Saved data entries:
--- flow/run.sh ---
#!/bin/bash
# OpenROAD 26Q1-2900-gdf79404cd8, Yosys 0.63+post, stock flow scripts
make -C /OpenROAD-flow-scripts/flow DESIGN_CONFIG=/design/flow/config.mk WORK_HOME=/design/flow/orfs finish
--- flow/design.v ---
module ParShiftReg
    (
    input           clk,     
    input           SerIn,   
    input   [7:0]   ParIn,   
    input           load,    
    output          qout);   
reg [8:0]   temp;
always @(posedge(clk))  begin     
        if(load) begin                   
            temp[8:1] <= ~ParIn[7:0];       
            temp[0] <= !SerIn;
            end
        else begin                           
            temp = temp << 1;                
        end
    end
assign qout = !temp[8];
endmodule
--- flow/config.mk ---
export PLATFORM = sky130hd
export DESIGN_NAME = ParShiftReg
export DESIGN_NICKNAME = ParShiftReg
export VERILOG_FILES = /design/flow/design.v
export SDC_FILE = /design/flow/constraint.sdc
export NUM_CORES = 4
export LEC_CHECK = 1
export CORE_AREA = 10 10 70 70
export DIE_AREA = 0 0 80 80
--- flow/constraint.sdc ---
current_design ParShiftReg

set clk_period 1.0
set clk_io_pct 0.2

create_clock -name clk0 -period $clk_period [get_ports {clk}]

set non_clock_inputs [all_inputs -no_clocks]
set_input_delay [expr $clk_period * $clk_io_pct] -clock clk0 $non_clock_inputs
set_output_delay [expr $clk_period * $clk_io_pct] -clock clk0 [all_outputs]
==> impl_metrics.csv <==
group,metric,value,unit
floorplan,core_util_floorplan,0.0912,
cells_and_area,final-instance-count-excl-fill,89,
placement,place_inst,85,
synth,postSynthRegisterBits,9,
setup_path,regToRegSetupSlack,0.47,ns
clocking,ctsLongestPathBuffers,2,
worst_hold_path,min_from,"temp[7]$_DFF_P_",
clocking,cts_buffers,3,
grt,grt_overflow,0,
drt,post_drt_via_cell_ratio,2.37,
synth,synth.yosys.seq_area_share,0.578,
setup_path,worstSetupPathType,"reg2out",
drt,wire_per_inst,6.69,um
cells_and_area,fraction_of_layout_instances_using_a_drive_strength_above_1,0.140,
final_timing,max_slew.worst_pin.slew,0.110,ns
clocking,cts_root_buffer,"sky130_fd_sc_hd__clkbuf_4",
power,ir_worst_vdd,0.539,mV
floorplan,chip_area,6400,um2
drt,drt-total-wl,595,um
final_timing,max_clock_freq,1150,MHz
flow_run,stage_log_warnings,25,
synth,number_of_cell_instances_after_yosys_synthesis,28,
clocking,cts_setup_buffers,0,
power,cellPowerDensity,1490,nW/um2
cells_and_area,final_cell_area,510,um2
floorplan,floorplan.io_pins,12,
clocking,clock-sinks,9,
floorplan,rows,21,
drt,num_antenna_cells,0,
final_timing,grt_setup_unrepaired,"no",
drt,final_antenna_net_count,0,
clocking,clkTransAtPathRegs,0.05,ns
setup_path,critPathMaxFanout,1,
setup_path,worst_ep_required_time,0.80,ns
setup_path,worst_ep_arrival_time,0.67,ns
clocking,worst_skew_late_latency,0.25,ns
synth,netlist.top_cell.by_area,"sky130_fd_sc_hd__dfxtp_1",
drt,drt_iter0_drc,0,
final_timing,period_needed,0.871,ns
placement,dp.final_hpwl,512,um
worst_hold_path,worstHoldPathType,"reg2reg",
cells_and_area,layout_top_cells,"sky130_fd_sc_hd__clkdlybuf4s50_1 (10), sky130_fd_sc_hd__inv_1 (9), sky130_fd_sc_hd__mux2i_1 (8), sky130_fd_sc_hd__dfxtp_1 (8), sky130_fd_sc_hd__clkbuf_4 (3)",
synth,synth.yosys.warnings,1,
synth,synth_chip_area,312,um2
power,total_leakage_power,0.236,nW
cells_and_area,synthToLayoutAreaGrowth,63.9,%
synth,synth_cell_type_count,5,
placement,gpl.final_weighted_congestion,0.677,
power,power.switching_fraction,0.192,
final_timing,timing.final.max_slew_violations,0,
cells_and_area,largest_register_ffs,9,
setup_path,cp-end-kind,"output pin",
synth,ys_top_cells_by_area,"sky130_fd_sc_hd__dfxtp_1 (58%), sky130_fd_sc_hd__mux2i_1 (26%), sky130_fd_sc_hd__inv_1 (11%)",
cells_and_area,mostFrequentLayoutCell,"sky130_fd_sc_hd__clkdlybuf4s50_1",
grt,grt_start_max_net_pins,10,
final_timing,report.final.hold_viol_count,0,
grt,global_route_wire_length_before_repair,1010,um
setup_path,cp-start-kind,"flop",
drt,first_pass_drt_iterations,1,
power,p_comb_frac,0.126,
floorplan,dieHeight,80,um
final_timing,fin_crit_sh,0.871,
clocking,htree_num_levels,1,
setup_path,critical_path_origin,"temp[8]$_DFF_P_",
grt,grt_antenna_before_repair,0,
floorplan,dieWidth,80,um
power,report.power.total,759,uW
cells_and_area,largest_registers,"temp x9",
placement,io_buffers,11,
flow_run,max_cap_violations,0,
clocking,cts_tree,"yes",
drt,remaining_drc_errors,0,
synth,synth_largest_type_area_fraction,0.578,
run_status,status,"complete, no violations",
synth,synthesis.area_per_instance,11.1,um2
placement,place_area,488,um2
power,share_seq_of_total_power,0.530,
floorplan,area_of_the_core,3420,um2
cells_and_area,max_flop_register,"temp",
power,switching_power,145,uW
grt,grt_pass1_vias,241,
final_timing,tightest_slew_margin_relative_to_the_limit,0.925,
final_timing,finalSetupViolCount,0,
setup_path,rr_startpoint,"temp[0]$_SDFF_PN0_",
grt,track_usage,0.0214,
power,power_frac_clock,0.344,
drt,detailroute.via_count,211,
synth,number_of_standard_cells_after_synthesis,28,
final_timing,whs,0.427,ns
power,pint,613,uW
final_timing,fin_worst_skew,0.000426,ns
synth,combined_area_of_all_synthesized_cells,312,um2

* * *

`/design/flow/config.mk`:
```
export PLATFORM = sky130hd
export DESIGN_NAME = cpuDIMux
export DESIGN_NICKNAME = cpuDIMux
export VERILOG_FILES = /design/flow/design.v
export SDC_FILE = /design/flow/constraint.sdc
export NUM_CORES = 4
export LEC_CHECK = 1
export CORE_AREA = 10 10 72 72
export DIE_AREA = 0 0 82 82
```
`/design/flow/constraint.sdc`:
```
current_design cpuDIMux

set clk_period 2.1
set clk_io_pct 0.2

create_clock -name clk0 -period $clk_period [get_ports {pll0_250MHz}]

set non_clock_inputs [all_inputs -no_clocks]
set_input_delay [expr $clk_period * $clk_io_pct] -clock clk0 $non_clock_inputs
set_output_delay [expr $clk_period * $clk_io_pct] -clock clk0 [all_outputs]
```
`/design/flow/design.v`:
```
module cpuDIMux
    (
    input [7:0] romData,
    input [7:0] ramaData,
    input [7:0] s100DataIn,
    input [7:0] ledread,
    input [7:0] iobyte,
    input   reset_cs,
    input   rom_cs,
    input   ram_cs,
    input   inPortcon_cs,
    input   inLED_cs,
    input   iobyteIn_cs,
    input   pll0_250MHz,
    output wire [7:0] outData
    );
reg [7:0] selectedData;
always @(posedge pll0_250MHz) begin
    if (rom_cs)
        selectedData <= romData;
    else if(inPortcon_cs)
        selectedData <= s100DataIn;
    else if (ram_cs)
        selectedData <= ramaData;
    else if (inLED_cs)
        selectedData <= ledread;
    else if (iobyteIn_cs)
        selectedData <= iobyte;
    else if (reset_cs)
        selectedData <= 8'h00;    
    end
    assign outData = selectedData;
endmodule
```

==

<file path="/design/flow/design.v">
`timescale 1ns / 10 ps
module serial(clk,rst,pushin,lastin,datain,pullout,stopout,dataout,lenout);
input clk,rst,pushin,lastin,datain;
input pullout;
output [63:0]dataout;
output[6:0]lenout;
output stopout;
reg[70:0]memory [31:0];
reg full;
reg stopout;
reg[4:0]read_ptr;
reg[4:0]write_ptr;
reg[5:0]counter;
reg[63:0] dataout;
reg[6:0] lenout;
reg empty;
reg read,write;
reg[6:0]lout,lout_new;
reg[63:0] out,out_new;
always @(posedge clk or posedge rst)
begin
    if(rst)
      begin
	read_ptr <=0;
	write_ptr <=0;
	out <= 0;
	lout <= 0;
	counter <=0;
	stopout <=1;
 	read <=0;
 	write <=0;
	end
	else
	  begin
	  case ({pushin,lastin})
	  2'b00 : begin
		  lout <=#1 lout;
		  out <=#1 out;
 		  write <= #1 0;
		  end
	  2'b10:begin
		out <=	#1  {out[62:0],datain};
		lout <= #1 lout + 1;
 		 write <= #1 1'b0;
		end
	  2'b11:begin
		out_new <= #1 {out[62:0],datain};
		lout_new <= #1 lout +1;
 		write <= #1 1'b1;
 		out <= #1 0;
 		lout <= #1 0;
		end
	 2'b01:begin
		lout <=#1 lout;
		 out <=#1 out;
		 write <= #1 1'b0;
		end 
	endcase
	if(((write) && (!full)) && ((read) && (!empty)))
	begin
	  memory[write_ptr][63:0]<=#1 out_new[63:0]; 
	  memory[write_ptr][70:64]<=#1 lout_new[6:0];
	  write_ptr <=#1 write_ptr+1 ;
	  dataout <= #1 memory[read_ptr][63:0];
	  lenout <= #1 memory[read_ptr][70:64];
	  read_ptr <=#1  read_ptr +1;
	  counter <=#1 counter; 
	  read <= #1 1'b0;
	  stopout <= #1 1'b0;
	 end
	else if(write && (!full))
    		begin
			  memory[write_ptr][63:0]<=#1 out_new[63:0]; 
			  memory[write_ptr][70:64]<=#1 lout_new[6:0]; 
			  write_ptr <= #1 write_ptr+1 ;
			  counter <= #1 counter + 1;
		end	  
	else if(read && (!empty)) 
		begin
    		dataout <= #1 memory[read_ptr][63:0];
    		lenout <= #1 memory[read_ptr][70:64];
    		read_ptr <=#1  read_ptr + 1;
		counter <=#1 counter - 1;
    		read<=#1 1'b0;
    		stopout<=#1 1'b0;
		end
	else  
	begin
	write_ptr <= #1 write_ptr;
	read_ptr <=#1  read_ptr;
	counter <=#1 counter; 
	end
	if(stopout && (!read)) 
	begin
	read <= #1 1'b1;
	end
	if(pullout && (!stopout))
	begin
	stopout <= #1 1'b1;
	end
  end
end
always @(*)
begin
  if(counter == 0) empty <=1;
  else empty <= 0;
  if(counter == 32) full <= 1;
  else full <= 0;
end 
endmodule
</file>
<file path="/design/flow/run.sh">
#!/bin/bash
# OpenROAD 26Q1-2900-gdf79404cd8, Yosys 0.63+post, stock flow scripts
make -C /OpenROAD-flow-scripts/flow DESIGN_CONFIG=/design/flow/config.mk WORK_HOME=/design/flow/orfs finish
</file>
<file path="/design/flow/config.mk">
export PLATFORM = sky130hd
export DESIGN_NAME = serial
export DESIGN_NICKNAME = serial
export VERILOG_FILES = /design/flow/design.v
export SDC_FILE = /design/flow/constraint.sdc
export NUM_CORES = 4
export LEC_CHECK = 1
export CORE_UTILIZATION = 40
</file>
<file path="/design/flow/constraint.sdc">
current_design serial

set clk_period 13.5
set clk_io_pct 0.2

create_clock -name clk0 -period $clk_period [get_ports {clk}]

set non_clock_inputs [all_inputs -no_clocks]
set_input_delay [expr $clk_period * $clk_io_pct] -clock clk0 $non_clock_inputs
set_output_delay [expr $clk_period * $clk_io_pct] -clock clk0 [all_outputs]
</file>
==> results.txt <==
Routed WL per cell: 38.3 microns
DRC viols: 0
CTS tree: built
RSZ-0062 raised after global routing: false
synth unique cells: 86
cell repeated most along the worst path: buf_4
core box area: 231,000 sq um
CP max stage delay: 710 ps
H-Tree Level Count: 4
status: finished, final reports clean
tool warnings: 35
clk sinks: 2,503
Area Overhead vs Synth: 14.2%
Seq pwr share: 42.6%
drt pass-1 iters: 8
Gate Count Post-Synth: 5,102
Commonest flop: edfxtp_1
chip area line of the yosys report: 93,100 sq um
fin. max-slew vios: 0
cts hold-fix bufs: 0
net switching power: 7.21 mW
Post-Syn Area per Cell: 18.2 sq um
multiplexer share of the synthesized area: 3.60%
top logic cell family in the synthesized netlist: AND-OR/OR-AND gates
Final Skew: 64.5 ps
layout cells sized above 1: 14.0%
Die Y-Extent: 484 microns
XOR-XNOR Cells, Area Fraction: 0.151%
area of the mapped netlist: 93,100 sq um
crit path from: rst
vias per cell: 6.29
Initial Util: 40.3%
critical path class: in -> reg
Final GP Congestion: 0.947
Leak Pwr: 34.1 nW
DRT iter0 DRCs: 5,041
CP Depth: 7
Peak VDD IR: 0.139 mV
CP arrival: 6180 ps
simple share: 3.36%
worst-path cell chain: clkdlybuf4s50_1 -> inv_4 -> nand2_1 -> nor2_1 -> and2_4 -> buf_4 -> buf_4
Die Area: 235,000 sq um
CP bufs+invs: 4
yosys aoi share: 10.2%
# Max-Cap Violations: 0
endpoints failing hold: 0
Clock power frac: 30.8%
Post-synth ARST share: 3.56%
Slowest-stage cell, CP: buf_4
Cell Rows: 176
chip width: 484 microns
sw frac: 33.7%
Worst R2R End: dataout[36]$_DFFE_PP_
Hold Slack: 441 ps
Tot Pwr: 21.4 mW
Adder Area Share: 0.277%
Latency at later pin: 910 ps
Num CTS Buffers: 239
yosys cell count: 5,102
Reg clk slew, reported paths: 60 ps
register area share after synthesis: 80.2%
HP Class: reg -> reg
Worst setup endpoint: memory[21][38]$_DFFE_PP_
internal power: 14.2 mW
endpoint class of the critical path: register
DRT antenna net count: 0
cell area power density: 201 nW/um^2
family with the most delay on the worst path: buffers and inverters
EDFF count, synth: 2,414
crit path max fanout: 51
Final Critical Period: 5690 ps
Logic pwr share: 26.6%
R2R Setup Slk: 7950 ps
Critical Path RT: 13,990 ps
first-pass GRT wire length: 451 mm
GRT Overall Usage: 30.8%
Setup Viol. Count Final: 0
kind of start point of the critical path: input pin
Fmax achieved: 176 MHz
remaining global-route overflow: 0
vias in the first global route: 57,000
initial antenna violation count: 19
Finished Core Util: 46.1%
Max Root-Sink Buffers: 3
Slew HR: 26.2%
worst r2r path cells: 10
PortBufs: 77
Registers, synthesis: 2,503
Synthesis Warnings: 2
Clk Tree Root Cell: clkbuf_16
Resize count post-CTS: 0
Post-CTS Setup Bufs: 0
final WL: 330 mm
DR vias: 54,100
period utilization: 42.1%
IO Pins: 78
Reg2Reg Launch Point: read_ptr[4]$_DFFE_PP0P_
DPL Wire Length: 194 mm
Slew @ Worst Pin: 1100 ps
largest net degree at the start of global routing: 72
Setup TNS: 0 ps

Task to complete
For this exercise, gather every line of the data that contains the word "floorplan".

Written solution
floorplan,core_util_floorplan,0.0912,
floorplan,chip_area,6400,um2
floorplan,floorplan.io_pins,12,
floorplan,rows,21,
floorplan,dieHeight,80,um
floorplan,dieWidth,80,um
floorplan,area_of_the_core,3420,um2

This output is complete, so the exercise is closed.